Published:
September 1, 2021
As with most things in the travel industry, business travel has been decimated by the COVID-19 crisis. According to Oxford Economics, global business travel spending dropped 61% between 2019 and 2020, from $1.29 trillion in 2019 to only $504 billion in 2020. Business travel in the United States alone mirrors this number, with a 62% drop in the same time period.
In spring of 2021, the US rolled out one of the most aggressive and successful vaccination campaigns in world history. Finally, a light appeared at the end of the tunnel. Summer 2021 released pent-up demand for travel across the United States as everyday restrictions relaxed and families embarked on their first vacations in more than a year.
As of August 2021 US overall hotel occupancy has returned to pre-COVID levels, with a caveat.
The landscape in 2021 is dramatically different from 2019. US hospitality markets that are most dependent on leisure travel are finding occupancy booms. Markets who rely on business travel are still waiting for recovery.
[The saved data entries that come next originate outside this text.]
--- src/rtl/divide_constant_17.sv ---
// divide_constant_17: sequential restoring divider by the constant 17.
// Accepts an unsigned WIDTH-bit dividend over a valid/ready handshake and
// produces one quotient bit per clock. quotient, remainder and exact are
// presented with out_valid WIDTH cycles after the accepting edge. The result
// is held until the consumer takes it, and kept on the outputs afterwards
// until the next division overwrites it.
module divide_constant_17 #(
    parameter int unsigned WIDTH = 16
) (
    input  logic             clk,
    input  logic             rst,
    input  logic             in_valid,
    output logic             in_ready,
    input  logic [WIDTH-1:0] dividend,
    output logic             out_valid,
    input  logic             out_ready,
    output logic [WIDTH-1:0] quotient,
    output logic [4:0]       remainder,
    output logic             exact
);

    localparam int unsigned CW = $clog2(WIDTH);
    localparam logic [CW-1:0] CNT_LAST = CW'(WIDTH - 1);
    localparam logic [5:0] DIVISOR = 6'd17;

    localparam logic [1:0] S_IDLE = 2'd0;
    localparam logic [1:0] S_CALC = 2'd1;
    localparam logic [1:0] S_DONE = 2'd2;

    logic [1:0]       state_q,     state_d;
    logic [WIDTH-1:0] dvd_q,       dvd_d;
    logic [4:0]       rem_q,       rem_d;
    logic [WIDTH-1:0] quo_acc_q,   quo_acc_d;
    logic [CW-1:0]    cnt_q,       cnt_d;
    logic [WIDTH-1:0] quotient_q,  quotient_d;
    logic [4:0]       remainder_q, remainder_d;
    logic             exact_q,     exact_d;

    // One restoring step. The partial remainder never exceeds 16 after a
    // step, so only its low five bits are stored; the trial value after
    // shifting in the next dividend bit needs six bits for the compare.
    logic [5:0]       trial;
    logic             trial_ge;
    logic [4:0]       rem_step;
    logic [WIDTH-1:0] quo_step;

    // Next-state and datapath computation for the handshake FSM and divider.
    always_comb begin
        state_d     = state_q;
        dvd_d       = dvd_q;
        rem_d       = rem_q;
        quo_acc_d   = quo_acc_q;
        cnt_d       = cnt_q;
        quotient_d  = quotient_q;
        remainder_d = remainder_q;
        exact_d     = exact_q;

        trial    = {rem_q, dvd_q[WIDTH-1]};
        trial_ge = (trial >= DIVISOR);
        rem_step = trial_ge ? 5'(trial - DIVISOR) : trial[4:0];
        quo_step = {quo_acc_q[WIDTH-2:0], trial_ge};

        case (state_q)
            S_IDLE: begin
                if (in_valid) begin
                    dvd_d     = dividend;
                    rem_d     = '0;
                    quo_acc_d = '0;
                    cnt_d     = CNT_LAST;
                    state_d   = S_CALC;
                end
            end
            S_CALC: begin
                dvd_d     = {dvd_q[WIDTH-2:0], 1'b0};
                rem_d     = rem_step;
                quo_acc_d = quo_step;
                cnt_d     = CW'(cnt_q - 1'b1);
                if (cnt_q == '0) begin
                    quotient_d  = quo_step;
                    remainder_d = rem_step;
                    exact_d     = (rem_step == 5'd0);
                    state_d     = S_DONE;
                end
            end
            S_DONE: begin
                if (out_ready) begin
                    state_d = S_IDLE;
                end
            end
            default: begin
                state_d = S_IDLE;
            end
        endcase
    end

    // State registers; reset aborts any division in progress immediately.
    always_ff @(posedge clk or posedge rst) begin
        if (rst) begin
            state_q     <= S_IDLE;
            dvd_q       <= '0;
            rem_q       <= '0;
            quo_acc_q   <= '0;
            cnt_q       <= '0;
            quotient_q  <= '0;
            remainder_q <= '0;
            exact_q     <= 1'b0;
        end else begin
            state_q     <= state_d;
            dvd_q       <= dvd_d;
            rem_q       <= rem_d;
            quo_acc_q   <= quo_acc_d;
            cnt_q       <= cnt_d;
            quotient_q  <= quotient_d;
            remainder_q <= remainder_d;
            exact_q     <= exact_d;
        end
    end

    assign in_ready  = (state_q == S_IDLE);
    assign out_valid = (state_q == S_DONE);
    assign quotient  = quotient_q;
    assign remainder = remainder_q;
    assign exact     = exact_q;

endmodule
--- config.mk ---
export PLATFORM = sky130hd
export DESIGN_NAME = divide_constant_17
export DESIGN_NICKNAME = d
export VERILOG_FILES = /design/src/rtl/divide_constant_17.sv
export SDC_FILE = /design/constraint.sdc
export NUM_CORES = 1
export LEC_CHECK = 0
export BUFFER_PORTS_ARGS = -buffer_cell sky130_fd_sc_hd__buf_2
export CAP_MARGIN = 20
export CORE_MARGIN = 1.5
export CORE_UTILIZATION = 45
export DETAILED_ROUTE_END_ITERATION = 8
export PLACE_DENSITY_LB_ADDON = 0.08
export SKIP_LAST_GASP = 1
export SLEW_MARGIN = 10
export SYNTH_ARGS = -nofsm -noshare
export SYNTH_HDL_FRONTEND = slang
export SYNTH_SLANG_ARGS = --single-unit
--- constraint.sdc ---
create_clock -name clk -period 3.9 [get_ports clk]
set_clock_uncertainty 0.2 [all_clocks]
set_input_delay 0.78 -clock clk [delete_from_list [all_inputs] [get_ports clk]]
set_output_delay 0.78 -clock clk [all_outputs]
set_load 0.005 [all_outputs]
==> summary.md, run 1 <==
| Metric | Value |
|---|---|
| Outcome | `complete, no violations` |
| Unrepaired setup endpoints after global routing | `false` |
| CP top delay family | `simple AND/OR/NAND/NOR gates` |
| Synthesized instance count | `225` |
| #FFs+latches synth | `64` |
| Fmax | `388.5 MHz` |
| Synth top area share | `0.5945` |
| Pleak | `1.560 nW` |
| Seq/Total Area, Yosys | `0.5945` |
| CTS Buffer Depth | `2` |
| Hold_buf cts | `0` |
| Slew HR | `0.4003` |
| Final setup viols | `0` |
| Initial antenna violation count | `0` |
| Antenna Nets Post-Route | `0` |
| CTS Buf Count | `9` |
| Synth top area cells | `dfrtp_1 (59%), mux2_2 (7.1%), a22o_1 (5.5%)` |
| Vias after detailed routing | `1,874` |
| Die height | `80.37 um` |
| Arrival time at the worst endpoint | `2590 ps` |
| Max Cap Viol | `0` |
| Post-synth top area cell | `dfrtp_1` |
| Period utilization | `0.6600` |
| Area Growth Syn to Fin | `19.23%` |
| Vias in the first global route | `1,833` |
| CTS root buf | `clkbuf_8` |
| Most frequent cells in the layout | `dfrtp_1 (64), buf_2 (43), o21ai_0 (26), nand2_1 (21)` |
| Routed WL | `5.444 mm` |
| Initial DRT Pass Iterations | `4` |
| Routability cong. | `0.8164` |
| Max VDD drop | `361.6 uV` |
| Io pins | `44` |
| ANT cells | `0` |
| WP buf/inv | `0` |
| First-pass GRT wire length | `8.832 mm` |
| Post-Layout Cell Count | `348` |
| Layout cells sized above 1 | `0.3152` |
| Post-CTS resize count | `0` |
| Syn nets | `248` |
| Row Count | `27` |
| HPWL after DPL | `3.451 mm` |
| Postcts setup bufs | `0` |
| IO buf count | `43` |
| Fin area | `3212 sq um` |
| Avg Inst Size Synth | `11.97 sq um` |
| Placed inst area | `2979 sq um` |
| Die extent in x | `80.37 um` |
| WL/cell | `15.64 um` |
| Final nets | `294` |
| Hold Fails Final Rpt | `0` |
| Synth Warn # | `0` |
| Min cycle time layout | `2574 ps` |
| Post-synth cell types | `33` |
| CTS clk-pin slew, worst paths | `70 ps` |
| CTS tree | `built` |
| Setup CP Type | `reg -> reg` |
| Worst-skew pair later-pin latency | `330 ps` |
| # placed instances | `331` |
| Slew Limit Fails | `0` |
| Largest stage delay, worst path | `830 ps` |
| Largest net degree at the start of global routing | `51` |
| Slew @ Worst Pin | `897.6 ps` |
| Critical Path Start Type | `flip-flop` |
| Initial Util | `0.4775` |
| H-tree Lvls | `3` |
| GRT Overall Usage | `0.1843` |
| Core Region | `5642 sq um` |
| CP Cell Sequence | `nor2b_1 -> nand2_1 -> mux2_2` |
| Post-route setup TNS | `0 ps` |
| Congestion Overflow GR | `0` |
| CTS sink count | `64` |
| Crit end category | `flip-flop` |
| Power Density | `811.1 nW/um^2` |
| Vias per std cell | `5.385` |
| Remaining DRCs | `0` |
| Critical Path Slowest Stage Cell | `dfrtp_1` |
| Max FO, Critical Path | `25` |
| Initial DRC count | `88` |
| Die ar. | `6459 sq um` |
| Mapped Area | `2694 sq um` |
| Worst path required time | `3920 ps` |
| Layout fillers | `500` |
| Commonest non-fill, non-tap cell in the layout | `dfrtp_1` |
| Hold Path Class | `in -> async` |
[sequential cells by signal (all words and copies together), names as in the netlist]
name       cells
cnt_q          4
dvd_q         16
exact          1
quo_acc_q     15
quotient      16
rem_q          5
remainder      5
state_q        2
[power by group]
group / total, W / internal [W] / switching, W / leakage, nW
Sequential: 0.00115 / 0.000930 / 0.000223 / 0.832
Clock: 0.000611 / 0.000360 / 0.000251 / 0.104
Combinational: 0.000842 / 0.000435 / 0.000407 / 0.625
Total: 0.00261 / 0.00172 / 0.000880 / 1.56
[path summary, 6_finish.rpt]
kind,start,end,slack [ps],cells after the start
min in group clk,quotient[0]$_DFFE_PP0P_,quotient[0]$_DFFE_PP0P_,280,2
worst max register to register,state_q[0]$_DFFE_PP0P_,quotient[13]$_DFFE_PP0P_,1330,3
max in group asynchronous,rst,dvd_q[10]$_DFFE_PP0P_,2520,4
worst min register to register,quotient[0]$_DFFE_PP0P_,quotient[0]$_DFFE_PP0P_,280,2
worst max-delay path,state_q[0]$_DFFE_PP0P_,quotient[13]$_DFFE_PP0P_,1330,3
worst min-delay path,rst,quotient[10]$_DFFE_PP0P_,250,2
[logic make-up after synthesis]
logic type / synth area share
adders and majority gates: 0.01394
AOI/OAI and AO/OA: 0.1802
xor gates and xnor gates: 0.003252
DFF: 0.5945
muxes: 0.09707
buffers and inverters: 0.02694
and+or+nand+nor: 0.08407
[Yosys cell counts]
cell       count
a21oi_1        4
a21oi_4        1
a22o_1        17
a22o_2         1
a22oi_1       15
a32o_1         1
and2_1         2
and3b_1        1
buf_1          2
buf_2          1
clkbuf_1      10
dfrtp_1       64
ha_1           3
inv_1          6
mux2_2        17
mux2_4         2
mux2i_1        4
nand2_1       21
nand2b_1       2
nand3b_1       2
nor2_1         7
nor2b_1        4
nor3_1         1
nor3b_1        2
o2111ai_1      1
o21a_1         1
o21ai_0       26
o22ai_1        1
o31ai_1        2
or2_2          1
or3_2          1
or4b_4         1
xnor2_1        1
[area by class of cell]
cell class	count	area, sq um	share of cell area
clock buffers	11	131.4	0.04090
clock inverters	5	81.33	0.02532
inverters	6	22.52	0.007012
multi-input cells	142	1020	0.3175
flip-flops and latches	64	1602	0.4986
well taps	72	90.09	0.02805
repair buffers	48	265.3	0.08259
[metal layers]
metal	global-route usage	part of all wire
met5	0	0
met4	0.07241	0.0059
met3	0.05227	0.041
met2	0.2790	0.46
met1	0.2496	0.49
[stage by stage]
| step | hold slack [ps] | setup slack, ps | power, W | utilization |
|---|---|---|---|---|
| 6_report | 247.4 | 1326 | 0.002605 | 0.5693 |
| 3_3_place_gp | 261.5 | 1376 | 0.001980 | 0.5281 |
| 4_1_cts | 284.1 | 1305 | 0.002634 | 0.5658 |
| 2_1_floorplan | 250.2 | 1322 | 0.001721 | - |
| 3_5_place_dp | 267.3 | 1316 | 0.002011 | 0.5281 |
| 5_1_grt | 260.4 | 1041 | 0.002800 | 0.5693 |
Note: power is estimated with default switching activity, not from simulation.
==> run 2, diff against run 1 <==
--- a/config.mk
+++ b/config.mk
@@ -5,6 +5,7 @@
 export SDC_FILE = /design/constraint.sdc
 export NUM_CORES = 1
 export LEC_CHECK = 0
+export ABC_AREA = 1
 export BUFFER_PORTS_ARGS = -buffer_cell sky130_fd_sc_hd__buf_2
 export CAP_MARGIN = 20
 export CORE_MARGIN = 1.5
==> constraint.sdc (replaced) <==
create_clock -name clk -period 2.2 [get_ports clk]
set_clock_uncertainty 0.2 [all_clocks]
set_input_delay 0.44 -clock clk [delete_from_list [all_inputs] [get_ports clk]]
set_output_delay 0.44 -clock clk [all_outputs]
set_load 0.005 [all_outputs]
==> run 2 against run 1 <==
Register-to-register slack lost 1100 ps. Worst setup slack got worse by 1100 ps. Largest power group is now combinational cells. Critical path type unchanged. Non-clock buffer count increased by 2.
==> summary.md, run 2 <==
| Metric | Value |
|---|---|
| Top-count cell post-synth | `nand2_1 (was dfrtp_1)` |
| Commonest non-fill, non-tap cell in the layout | `nand2_1 (was dfrtp_1)` |
| Power Density | `1478 nW/um^2 (was 811.1 nW/um^2)` |
| Routability cong. | `0.7581 (was 0.8164)` |
| Vias after detailed routing | `1,988 (was 1,874)` |
| Core Region | `5921 sq um (was 5642 sq um)` |
| Endpoint of the worst hold path | `state_q[1]$_DFFE_PP0P_` |
| Remaining DRCs | `0 (unchanged)` |
| GRT Overall Usage | `0.1805 (was 0.1843)` |
| Initial antenna violation count | `0 (unchanged)` |
| Largest net degree at the start of global routing | `65 (was 51)` |
| Reg-to-reg startpoint | `dvd_q[15]$_DFFE_PP0P_ (was state_q[0]$_DFFE_PP0P_)` |
| Layout cells sized above 1 | `0.2606 (was 0.3152)` |
| CTS Buffer Depth | `2 (unchanged)` |
| Switch share | `0.3663 (was 0.3380)` |
| Seq/Total Area, Yosys | `0.5794 (was 0.5945)` |
| Synth async-reset ratio | `1.000 (unchanged)` |
| CTS tree | `built (unchanged)` |
| Critical Path Slowest Stage Cell | `dfrtp_1 (unchanged)` |
| Avg Inst Size Synth | `10.01 sq um (was 11.97 sq um)` |
| Clock power frac | `0.228 (was 0.235)` |
| Post-Layout Cell Count | `405 (was 348)` |
| Slew HR | `0.7610 (was 0.4003)` |
| Setup CP Type | `reg -> reg (unchanged)` |
| First-pass GRT wire length | `8.894 mm (was 8.832 mm)` |
| CP most frequent cell | `nand2_1` |
| CTS Buf Count | `9 (unchanged)` |
| Postcts setup bufs | `0 (unchanged)` |
| Slew @ Worst Pin | `358.5 ps (was 897.6 ps)` |
| Routed WL | `5.119 mm (was 5.444 mm)` |
| Post-synth cell types | `31 (was 33)` |
| Row Count | `28 (was 27)` |
| Worst-skew pair later-pin latency | `330 ps (about the same)` |
| Outcome | `complete, no violations (unchanged)` |
| Post-CTS resize count | `0 (unchanged)` |
| CTS root buf | `clkbuf_8 (unchanged)` |
| Initial Util | `0.4668 (was 0.4775)` |
| Max FO, Critical Path | `7 (was 25)` |
| Ys flop type | `dfrtp_1 (unchanged)` |
| Hold Path Class | `in -> reg (was in -> async)` |
| Final nets | `348 (was 294)` |
| Io pins | `44 (unchanged)` |
| Internal Power | `0.003097 W (was 0.001725 W)` |
| Most frequent cells in the layout | `nand2_1 (69), dfrtp_1 (64), buf_2 (43), inv_1 (37), o21ai_0 (23) (was dfrtp_1 (64), buf_2 (43), o21ai_0 (26), nand2_1 (21))` |
| Flop pwr share | `0.382 (was 0.442)` |
| Critical Path Start Type | `flip-flop (unchanged)` |
| Top cells by count, synth | `nand2_1 (69), dfrtp_1 (64), inv_1 (38) (was dfrtp_1 (64), o21ai_0 (26), nand2_1 (21))` |
| Crit end category | `flip-flop (unchanged)` |
| #FFs+latches synth | `64 (unchanged)` |
| R2r endpoint | `exact$_DFFE_PP0P_ (was quotient[13]$_DFFE_PP0P_)` |
| Slew Limit Fails | `0 (unchanged)` |
| ANT cells | `0 (unchanged)` |
| Post-route setup TNS | `0 ps (unchanged)` |
| Vias in the first global route | `1,893 (was 1,833)` |
| Arrival time at the worst endpoint | `1980 ps (was 2590 ps)` |
| Pleak | `1.638 nW (was 1.560 nW)` |
| Layout fillers | `550 (was 500)` |
| CP Cell Sequence | `inv_1 -> ha_1 -> nand2_1 -> nand2_1 -> nand2_1 -> o21ai_1 -> nor2_1 -> nand2_1 -> nand2_1 (was nor2b_1 -> nand2_1 -> mux2_2)` |
| CP top delay family | `simple AND/OR/NAND/NOR gates (unchanged)` |
| Synth top area share | `0.5794 (was 0.5945)` |
| Antenna Nets Post-Route | `0 (unchanged)` |
| CTS sink count | `64 (unchanged)` |
| Post-synth top area cell | `dfrtp_1 (unchanged)` |
| IO buf count | `43 (unchanged)` |
| Min cycle time layout | `1949 ps (was 2574 ps)` |
| HPWL after DPL | `3.362 mm (was 3.451 mm)` |
| Mapped Area | `2764 sq um (was 2694 sq um)` |
| Worst path required time | `2230 ps (was 3920 ps)` |
| Gate power share | `0.391 (was 0.323)` |
| Die ar. | `6621 sq um (was 6459 sq um)` |
| Die extent in x | `81.37 um (was 80.37 um)` |
| Congestion Overflow GR | `0 (unchanged)` |
| Max Cap Viol | `0 (unchanged)` |
| Synth top area cells | `dfrtp_1 (58%), nand2_1 (9.4%), inv_1 (5.2%) (was dfrtp_1 (59%), mux2_2 (7.1%), a22o_1 (5.5%))` |
| Net Switching | `0.001790 W (was 0.0008805 W)` |
| Synth Warn # | `0 (unchanged)` |
| Min-delay src | `out_ready` |
| Initial DRT Pass Iterations | `4 (unchanged)` |
| H-tree Lvls | `3 (unchanged)` |
| Initial DRC count | `113 (was 88)` |
| Final setup viols | `0 (unchanged)` |
| # placed instances | `388 (was 331)` |
| Reg2Reg Depth | `9 (was 3)` |
| Largest stage delay, worst path | `390 ps (was 830 ps)` |
| Vias per std cell | `4.909 (was 5.385)` |
| Synthesized instance count | `276 (was 225)` |
| WP buf/inv | `1 (was 0)` |
| Unrepaired setup endpoints after global routing | `false (unchanged)` |
| Area Growth Syn to Fin | `19.60% (was 19.23%)` |
| Hold Fails Final Rpt | `0 (unchanged)` |
| CTS clk-pin slew, worst paths | `70 ps (about the same)` |
| Die height | `81.37 um (was 80.37 um)` |
| Min-Delay Path Depth | `2` |
| Flop2flop setup slack | `250 ps (was 1330 ps)` |
| WL/cell | `12.64 um (was 15.64 um)` |
| Fmax | `513.2 MHz (was 388.5 MHz)` |
| Number of synthesized flops with an enable pin | `0 (unchanged)` |
| Post-layout util | `0.5583 (was 0.5693)` |
| Period utilization | `0.8857 (was 0.6600)` |
| Max VDD drop | `651.1 uV (was 361.6 uV)` |
| Syn nets | `299 (was 248)` |
-- run 2: cell count changes in the layout (fill, tap and decap cells not counted), moves of 3 or more --
cell	previous run	this run
mux2_2	17	0
o21ai_0	26	23
o221ai_2	0	8
o22ai_2	0	3
nand2_1	21	69
a22o_1	17	0
o22ai_1	1	14
nor2b_1	4	0
mux2i_1	4	0
nand3_1	0	7
inv_1	5	37
o21ai_1	0	4
a22oi_1	15	1
-- run 2: final cells by class --
type,instances,area (sq um),area share
inverters,41,162.7,0.04921
repair buffers,50,295.3,0.08933
clock buffers,11,141.4,0.04277
well taps,75,93.84,0.02839
flip-flops and latches,64,1602,0.4845
clock inverters,5,80.08,0.02422
multi-input cells,159,930.9,0.2816
-- run 2: worst max-delay path by stage --
stage | from | to | slack, ps | cells past startpoint
6_report | dvd_q[15]$_DFFE_PP0P_ | exact$_DFFE_PP0P_ | 250 | 9
5_1_grt | dvd_q[15]$_DFFE_PP0P_ | exact$_DFFE_PP0P_ | 20 | 9
4_1_cts | dvd_q[15]$_DFFE_PP0P_ | exact$_DFFE_PP0P_ | 240 | 9
3_5_place_dp | dvd_q[15]$_DFFE_PP0P_ | exact$_DFFE_PP0P_ | 250 | 9
3_3_place_gp | dvd_q[15]$_DFFE_PP0P_ | exact$_DFFE_PP0P_ | 270 | 9
2_1_floorplan | dvd_q[15]$_DFFE_PP0P_ | exact$_DFFE_PP0P_ | 540 | 9
-- run 2: worst register-to-register path, delay by kind of cell, from the launching register on --
family                   cells  cell delay [ps]
AND/OR/NAND/NOR              6              570
flip-flops                   1              390
AO/OA/AOI/OAI                1              300
adder cells (fa/ha/maj)      1              210
buffers and inverters        1              170
-- run 2: kinds of logic after synthesis --
group                    Yosys count  share of synthesized area
AND/OR/NAND/NOR                   89                     0.1431
XOR/XNOR                           1                   0.003169
buffers and inverters             53                    0.08375
AO/OA/AOI/OAI                     66                     0.1770
flip-flops                        64                     0.5794
adder cells (fa/ha/maj)            3                    0.01358
-- run 2: stage by stage --
| stage | hold slack (ps) | total power [W] | cell area (sq um) | worst slack [ps] |
|---|---|---|---|---|
| after detailed placement | 268.6 | 0.003823 | 3074 | 247.9 |
| final | 85.69 | 0.004887 | 3306 | 251.4 |
| after CTS | 69.11 | 0.004955 | 3306 | 236.0 |
| after global routing | 73.89 | 0.005333 | 3306 | 17.72 |
| after floorplan | 252.8 | 0.003324 | 2768 | 537.4 |
| after global placement | 261.6 | 0.003782 | 3074 | 268.8 |
-- run 2: layer usage --
layer,up-vias,GRT usage,part of all wire
met1,921,0.2367,0.48
li1,1015,-,-
met4,0,0.1052,0.025
met3,12,0.04157,0.036
met5,-,0,0
met2,40,0.2719,0.46
-- run 2: power by group through the flow --
stage               Sequential [W]  Clock, W  Combinational [W]
floorplan                  0.00187         0            0.00145
global placement           0.00188         0            0.00190
global route               0.00193   0.00120            0.00221
detailed placement         0.00189         0            0.00193
CTS                        0.00187   0.00114            0.00194
finish                     0.00186   0.00111            0.00191
-- run 2: timing repair --
| action | 4_1_cts | 5_1_grt |
|---|---|---|
| endpoints found under the hold margin | 37 | 0 |
| hold buffers | 1 | 0 |
| endpoints found under the setup margin | 0 | 0 |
For example: More than 30% of Detroit’s hotel market relies on business travel. Without those travelers, Detroit’s hospitality sector has operated at recession-level occupancy for more than a year. Other cold-weather economic hubs are experiencing similar effects.
Minneapolis-St. Paul has consistently been in the lowest-performing markets for occupancy since March of 2020. The market’s reliance on business travel is compounded by decreased visitors to large indoor populated attractions like the Mall of America and the convention center. Throughout summer 2021, conferences and tradeshows remained virtual. Physical offices remained closed.
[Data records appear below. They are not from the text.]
$ cat config.mk
export PLATFORM = sky130hd
export DESIGN_NAME = sm4_request_arbiter_flat
export DESIGN_NICKNAME = d
export VERILOG_FILES = /design/src/rtl/sm4_request_arbiter_if.sv /design/src/rtl/sm4_request_arbiter.sv /design/src/flat_wrapper.sv
export SDC_FILE = /design/constraint.sdc
export NUM_CORES = 1
export LEC_CHECK = 0
export BUFFER_PORTS_ARGS = -buffer_cell sky130_fd_sc_hd__buf_2
export CAP_MARGIN = 20
export CORE_AREA = 4 4 607 609
export DETAILED_ROUTE_END_ITERATION = 12
export DIE_AREA = 0 0 611 613
export PLACE_DENSITY = 0.3
export SLEW_MARGIN = 10
export SYNTH_ARGS = -nofsm -noshare
export SYNTH_HDL_FRONTEND = slang
export SYNTH_SLANG_ARGS = --single-unit
$ cat constraint.sdc
create_clock -name clk_i -period 8.15 [get_ports clk_i]
set_input_delay 0 -clock clk_i [delete_from_list [all_inputs] [get_ports clk_i]]
set_output_delay 0 -clock clk_i [all_outputs]
set_load 0.005 [all_outputs]
$ cat src/rtl/sm4_request_arbiter_if.sv
// Requester, encryptor and control signals of sm4_request_arbiter bundled in one place.
// The arbiter connects through the master modport; requesters/encryptor/control use slave.
interface sm4_request_arbiter_if #(
    parameter int num_req_p         = 4,
    parameter int max_outstanding_p = 4
);
    localparam int group_size_p = 128;
    localparam int cnt_width_lp = $clog2(max_outstanding_p + 1);

    logic [num_req_p-1:0]              req_v_i;
    logic [num_req_p-1:0]              req_ready_o;
    logic [num_req_p*group_size_p-1:0] req_content_i;
    logic [num_req_p*group_size_p-1:0] req_key_i;
    logic [num_req_p-1:0]              req_decode_i;
    logic [num_req_p-1:0]              resp_v_o;
    logic [num_req_p-1:0]              resp_yumi_i;
    logic [group_size_p-1:0]           resp_crypt_o;
    logic [group_size_p-1:0]           enc_content_o;
    logic [group_size_p-1:0]           enc_key_o;
    logic                              enc_decode_o;
    logic                              enc_v_o;
    logic                              enc_ready_i;
    logic [group_size_p-1:0]           enc_crypt_i;
    logic                              enc_v_i;
    logic                              enc_yumi_o;
    logic                              enc_invalid_cache_o;
    logic                              flush_i;
    logic                              flush_done_o;
    logic [cnt_width_lp-1:0]           outstanding_o;
    logic                              error_o;

    modport master (
        input  req_v_i, req_content_i, req_key_i, req_decode_i, resp_yumi_i,
        input  enc_ready_i, enc_crypt_i, enc_v_i, flush_i,
        output req_ready_o, resp_v_o, resp_crypt_o,
        output enc_content_o, enc_key_o, enc_decode_o, enc_v_o, enc_yumi_o,
        output enc_invalid_cache_o, flush_done_o, outstanding_o, error_o
    );

    modport slave (
        output req_v_i, req_content_i, req_key_i, req_decode_i, resp_yumi_i,
        output enc_ready_i, enc_crypt_i, enc_v_i, flush_i,
        input  req_ready_o, resp_v_o, resp_crypt_o,
        input  enc_content_o, enc_key_o, enc_decode_o, enc_v_o, enc_yumi_o,
        input  enc_invalid_cache_o, flush_done_o, outstanding_o, error_o
    );
endinterface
The burning question in the hospitality industry is when (or if) business travel will return, especially with our newfound fluency in Zoom and other virtual work arrangements.
All eyes are on Q4 for signaling the beginning of the road to normal for business travel. Many companies plan to significantly accelerate their return to offices in fall of 2021, and many conferences are returning to live or hybrid format (albeit with attendance well below 2019 levels).
According to a Deloitte survey of corporations and their intentions around business travel, less than 1 in 5 companies had reached even 25% of their 2019 quarterly spend by Q2 of 2021. By Q4 2022, nearly half of respondents still do not expect to reach 2019 levels.
Research does point to confident and accelerated return of business travel throughout 2022, with early signals in Q3 and Q4 of 2021 kicking off the shift. 9 in 10 companies expect to spend at least 75% of their pre-pandemic travel budgets within 2022. Many companies do expect travel to return in the back half of 2021, especially as children return to school and summer leisure travel winds down.
In the end, all eyes are on Q4 of 2021 to see if companies will begin sending their road warriors out into the world again. If the business travel industry can gain traction in the next few months, it’s a huge signal that 2022 will see significant recovery of demand.